- MATERIAL SHOWN
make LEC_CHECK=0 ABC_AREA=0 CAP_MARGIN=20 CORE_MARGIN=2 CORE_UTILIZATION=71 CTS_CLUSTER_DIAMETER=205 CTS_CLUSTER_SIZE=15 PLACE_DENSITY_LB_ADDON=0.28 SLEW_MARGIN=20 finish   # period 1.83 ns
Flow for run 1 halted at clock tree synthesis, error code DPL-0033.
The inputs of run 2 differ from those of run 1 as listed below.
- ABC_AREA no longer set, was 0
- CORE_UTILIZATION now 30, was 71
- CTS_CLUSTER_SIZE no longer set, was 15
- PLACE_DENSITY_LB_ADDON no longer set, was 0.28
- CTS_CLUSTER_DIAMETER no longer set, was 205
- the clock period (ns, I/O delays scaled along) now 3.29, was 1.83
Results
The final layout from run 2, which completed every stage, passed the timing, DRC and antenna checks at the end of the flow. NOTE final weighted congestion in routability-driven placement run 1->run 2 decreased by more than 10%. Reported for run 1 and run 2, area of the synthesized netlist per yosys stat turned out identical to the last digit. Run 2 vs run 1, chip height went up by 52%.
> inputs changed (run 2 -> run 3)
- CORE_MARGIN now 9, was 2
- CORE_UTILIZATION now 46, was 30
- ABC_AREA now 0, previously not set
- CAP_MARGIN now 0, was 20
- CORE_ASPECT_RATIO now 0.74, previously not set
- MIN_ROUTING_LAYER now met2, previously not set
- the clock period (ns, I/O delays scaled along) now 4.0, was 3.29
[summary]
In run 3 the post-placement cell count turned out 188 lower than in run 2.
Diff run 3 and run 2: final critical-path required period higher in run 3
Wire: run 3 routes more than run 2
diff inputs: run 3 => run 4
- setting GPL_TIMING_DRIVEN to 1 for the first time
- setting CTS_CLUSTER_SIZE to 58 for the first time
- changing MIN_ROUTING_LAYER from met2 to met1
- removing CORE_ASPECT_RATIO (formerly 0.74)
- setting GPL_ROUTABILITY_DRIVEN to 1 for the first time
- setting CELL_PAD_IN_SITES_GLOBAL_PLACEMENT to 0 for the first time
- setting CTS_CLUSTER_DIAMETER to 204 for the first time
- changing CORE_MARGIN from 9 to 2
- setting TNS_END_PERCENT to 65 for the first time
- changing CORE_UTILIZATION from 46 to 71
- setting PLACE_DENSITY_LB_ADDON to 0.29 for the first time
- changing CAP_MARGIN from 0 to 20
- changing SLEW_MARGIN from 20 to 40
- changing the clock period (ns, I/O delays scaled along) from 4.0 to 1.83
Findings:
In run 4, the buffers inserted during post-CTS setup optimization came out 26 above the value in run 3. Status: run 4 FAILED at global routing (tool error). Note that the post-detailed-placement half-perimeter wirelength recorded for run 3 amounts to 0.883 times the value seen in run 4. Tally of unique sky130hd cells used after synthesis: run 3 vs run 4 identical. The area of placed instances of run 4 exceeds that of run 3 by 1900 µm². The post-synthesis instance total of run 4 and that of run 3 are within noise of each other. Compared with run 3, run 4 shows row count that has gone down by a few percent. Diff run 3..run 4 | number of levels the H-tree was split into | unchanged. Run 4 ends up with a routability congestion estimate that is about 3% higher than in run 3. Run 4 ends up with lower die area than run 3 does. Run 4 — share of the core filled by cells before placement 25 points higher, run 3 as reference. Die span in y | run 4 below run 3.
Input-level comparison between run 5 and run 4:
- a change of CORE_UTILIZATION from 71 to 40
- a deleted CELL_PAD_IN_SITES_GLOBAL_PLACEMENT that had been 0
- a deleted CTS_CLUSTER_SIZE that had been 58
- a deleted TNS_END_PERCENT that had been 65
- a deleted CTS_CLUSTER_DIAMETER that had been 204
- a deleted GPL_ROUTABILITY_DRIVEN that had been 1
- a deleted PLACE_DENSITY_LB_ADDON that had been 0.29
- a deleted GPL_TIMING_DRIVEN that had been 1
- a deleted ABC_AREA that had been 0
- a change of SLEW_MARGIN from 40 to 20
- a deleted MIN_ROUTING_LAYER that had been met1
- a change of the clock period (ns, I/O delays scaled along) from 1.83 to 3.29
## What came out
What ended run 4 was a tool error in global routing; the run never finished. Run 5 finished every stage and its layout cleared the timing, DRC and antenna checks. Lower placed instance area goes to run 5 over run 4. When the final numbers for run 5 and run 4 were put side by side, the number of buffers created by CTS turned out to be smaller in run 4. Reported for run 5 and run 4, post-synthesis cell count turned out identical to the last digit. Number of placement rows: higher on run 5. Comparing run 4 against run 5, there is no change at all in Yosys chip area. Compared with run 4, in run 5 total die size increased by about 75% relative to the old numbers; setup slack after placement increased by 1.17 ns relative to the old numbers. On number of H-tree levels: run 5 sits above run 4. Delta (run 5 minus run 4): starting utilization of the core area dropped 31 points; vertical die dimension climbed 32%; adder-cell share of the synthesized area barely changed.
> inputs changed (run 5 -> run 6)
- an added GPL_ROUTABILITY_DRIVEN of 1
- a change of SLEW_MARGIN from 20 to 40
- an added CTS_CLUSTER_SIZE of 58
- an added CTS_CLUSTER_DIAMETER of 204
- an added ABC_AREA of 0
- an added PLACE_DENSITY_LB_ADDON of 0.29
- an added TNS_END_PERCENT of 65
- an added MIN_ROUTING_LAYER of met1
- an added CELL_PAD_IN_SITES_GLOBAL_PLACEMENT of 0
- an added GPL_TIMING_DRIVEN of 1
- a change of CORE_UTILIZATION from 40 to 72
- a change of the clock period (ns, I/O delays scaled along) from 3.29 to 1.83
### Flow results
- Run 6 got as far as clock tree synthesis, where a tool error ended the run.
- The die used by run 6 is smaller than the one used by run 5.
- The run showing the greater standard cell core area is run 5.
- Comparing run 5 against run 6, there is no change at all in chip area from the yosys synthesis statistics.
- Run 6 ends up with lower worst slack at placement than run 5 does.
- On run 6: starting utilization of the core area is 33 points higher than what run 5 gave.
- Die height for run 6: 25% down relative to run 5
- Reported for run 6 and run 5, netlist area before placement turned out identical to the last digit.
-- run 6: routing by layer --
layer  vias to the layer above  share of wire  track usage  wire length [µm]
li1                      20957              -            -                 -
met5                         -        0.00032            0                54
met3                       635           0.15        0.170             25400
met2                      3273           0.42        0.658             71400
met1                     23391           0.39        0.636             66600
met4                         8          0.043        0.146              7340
run A:
==> flow/design.v <==
module alu (
    input  [18:0] a,
    input  [18:0] b,
    input  [4:0]  opcode,
    output reg [37:0] outau
);
always @(*) begin
    case (opcode)
        5'b00000: outau = {19'b0, a + b};         
        5'b00001: outau = {19'b0, a - b};         
        5'b00010: outau = a * b;                  
        5'b00011: outau = (b != 0) ? {19'b0, a / b} : 38'b0;  
        5'b00100: outau = {19'b0, a + 19'd1};     
        5'b00101: outau = {19'b0, a - 19'd1};     
        5'b00110: outau = {19'b0, a & b};         
        5'b00111: outau = {19'b0, a | b};         
        5'b01000: outau = {19'b0, a ^ b};         
        5'b01001: outau = {19'b0, ~a};            
        default : outau = 38'b0;                  
    endcase
end
endmodule
module program_counter (
    input clk,
    input rst,
    input pc_enable,
    input [1:0] pc_sel,            
    input [18:0] target_addr,      
    output reg [18:0] pc
);
always @(posedge clk or posedge rst) begin
    if (rst) begin
        pc <= 19'd0;
    end 
    else if (pc_enable) begin
        case (pc_sel)
            2'b00: pc <= pc + 1;         
            2'b01: pc <= target_addr;        
            2'b10: pc <= target_addr;        
            2'b11: pc <= target_addr;        
        endcase
    end
end
endmodule
module inst_reg (
    input clk,
    input load_IR,
    input [18:0] ins,               
    output reg [4:0] opcode,        
    output reg [3:0] rs1, rs2, rd,  
    output reg [13:0] addr_imm,     
    output reg [5:0] branch_offset  
);
    localparam OPC_ADD   = 5'd0,
               OPC_SUB   = 5'd1,
               OPC_MUL   = 5'd2,
               OPC_DIV   = 5'd3,
               OPC_INC   = 5'd4,
               OPC_DEC   = 5'd5,
               OPC_AND   = 5'd6,
               OPC_OR    = 5'd7,
               OPC_XOR   = 5'd8,
               OPC_NOT   = 5'd9,
               OPC_LD    = 5'd10,
               OPC_ST    = 5'd11,
               OPC_BEQ   = 5'd12,
               OPC_BNE   = 5'd13,
               OPC_JMP   = 5'd14,
               OPC_CALL  = 5'd15;
    always @(posedge clk) begin
        if (load_IR) begin
            opcode <= ins[18:14];
            rs1 <= 4'd0;
            rs2 <= 4'd0;
            rd <= 4'd0;
            addr_imm <= 14'd0;
            branch_offset <= 6'd0;
            case (ins[18:14])
                OPC_ADD, OPC_SUB, OPC_MUL, OPC_DIV,
                OPC_INC, OPC_DEC, OPC_AND, OPC_OR,
                OPC_XOR, OPC_NOT: begin
                    rs1 <= ins[13:10];
                    rs2 <= ins[9:6];
                    rd  <= ins[5:2];
                end
                OPC_LD, OPC_ST: begin
                    rs1 <= ins[13:10];             
                    rs2 <= ins[9:6];               
                    addr_imm <= {8'd0, ins[5:0]};  
                end
                OPC_BEQ, OPC_BNE: begin
                    rs1 <= ins[13:10];            
                    rs2 <= ins[9:6];              
                    branch_offset <= ins[5:0];    
                end
                OPC_JMP, OPC_CALL: begin
                    addr_imm <= ins[13:0];        
                end
                default: begin
                end
            endcase
        end
    end
endmodule
module reg_file (
    input clk,
    input rst,
    input reg_write,                  
    input [4:0] read_reg1,            
    input [4:0] read_reg2,            
    input [4:0] write_reg,            
    input [18:0] write_data,          
    output [18:0] read_data1,         
    output [18:0] read_data2          
);
    reg [18:0] registers [0:31];
    assign read_data1 = registers[read_reg1];
    assign read_data2 = registers[read_reg2];
    integer i;
    always @(posedge clk or posedge rst) begin
        if (rst) begin
            for (i = 0; i < 32; i = i + 1)
                registers[i] <= 19'd0;
        end else if (reg_write) begin
                        registers[write_reg] <= write_data;
        end
    end
endmodule
module control_unit (
    input clk, rst,
    input [4:0] opcode,                     	 
    input regs_equal,				 
    output reg mem_read,			 
    output reg mem_write,			 
    output reg reg_write,			 
    output reg load_IR,				 
    output reg pc_enable,			 
    output reg [4:0] ALU_op,			 
    output reg [1:0] pc_sel,			 
    output halted				 
);
    parameter FETCH = 3'b000, EXECUTE = 3'b001, MEMORY = 3'b010,
              WRITBK = 3'b011, CONTROL = 3'b100, HALT = 3'b101;
    reg [2:0] state, next_state;
    assign halted = (state == HALT);
    always @(posedge clk or posedge rst) begin
        if (rst)
            state <= FETCH;
        else
            state <= next_state;
    end
    always @(*) begin
        case (state)
            FETCH: next_state = EXECUTE;
            EXECUTE: begin
                case (opcode)
                    5'b01010, 5'b01011: next_state = MEMORY;   				 
                    5'b01100, 5'b01101, 5'b01110, 5'b01111: next_state = CONTROL;	 
                    5'b00000, 5'b00001, 5'b00010, 5'b00011, 5'b00100,
                    5'b00101, 5'b00110, 5'b00111, 5'b01000, 5'b01001: next_state = WRITBK;  
                    5'b11111: next_state = HALT;					 
                    default: next_state = FETCH;					 
                endcase
            end
            MEMORY: begin
                if (opcode == 5'b01010)
                    next_state = WRITBK;	  
                else
                    next_state = FETCH;  	 
            end
            WRITBK: next_state = FETCH;
            CONTROL: next_state = FETCH;
            HALT: next_state = HALT;
            default: next_state = FETCH;
        endcase
    end
    always @(*) begin
        mem_read = 0;
        mem_write = 0;
        reg_write = 0;
        load_IR = 0;
        pc_enable = 0;
        ALU_op = 5'b00000;
        pc_sel = 2'b00;
        case (state)
            FETCH: begin
                mem_read = 1;
                load_IR = 1;
                pc_enable = 1;
                pc_sel = 2'b00;
            end
            EXECUTE: begin
                ALU_op = opcode;
            end
            MEMORY: begin
                if (opcode == 5'b01010)
                    mem_read = 1;        
                else
                    mem_write = 1;       
            end
            WRITBK: begin
                ALU_op = opcode;
                if (opcode != 5'b01011)  
                    reg_write = 1;
            end
            CONTROL: begin
                case (opcode)
                    5'b01100: begin pc_enable = regs_equal;  pc_sel = 2'b01; end  
                    5'b01101: begin pc_enable = !regs_equal; pc_sel = 2'b01; end  
                    5'b01110, 5'b01111: begin pc_enable = 1; pc_sel = 2'b10; end  
                    default: ;
                endcase
            end
            default: ;
        endcase
    end
endmodule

- DESCRIPTION OF THE TASK
What is needed is a verbatim copy of every line in the records above from the one containing "- an added PLACE_DENSITY_LB_ADDON of 0.29" down to the one containing "- The die used", both included, and nothing more.

- RESPONSE FOR THIS EXERCISE
- an added PLACE_DENSITY_LB_ADDON of 0.29
- an added TNS_END_PERCENT of 65
- an added MIN_ROUTING_LAYER of met1
- an added CELL_PAD_IN_SITES_GLOBAL_PLACEMENT of 0
- an added GPL_TIMING_DRIVEN of 1
- a change of CORE_UTILIZATION from 40 to 72
- a change of the clock period (ns, I/O delays scaled along) from 3.29 to 1.83
### Flow results
- Run 6 got as far as clock tree synthesis, where a tool error ended the run.
- The die used by run 6 is smaller than the one used by run 5.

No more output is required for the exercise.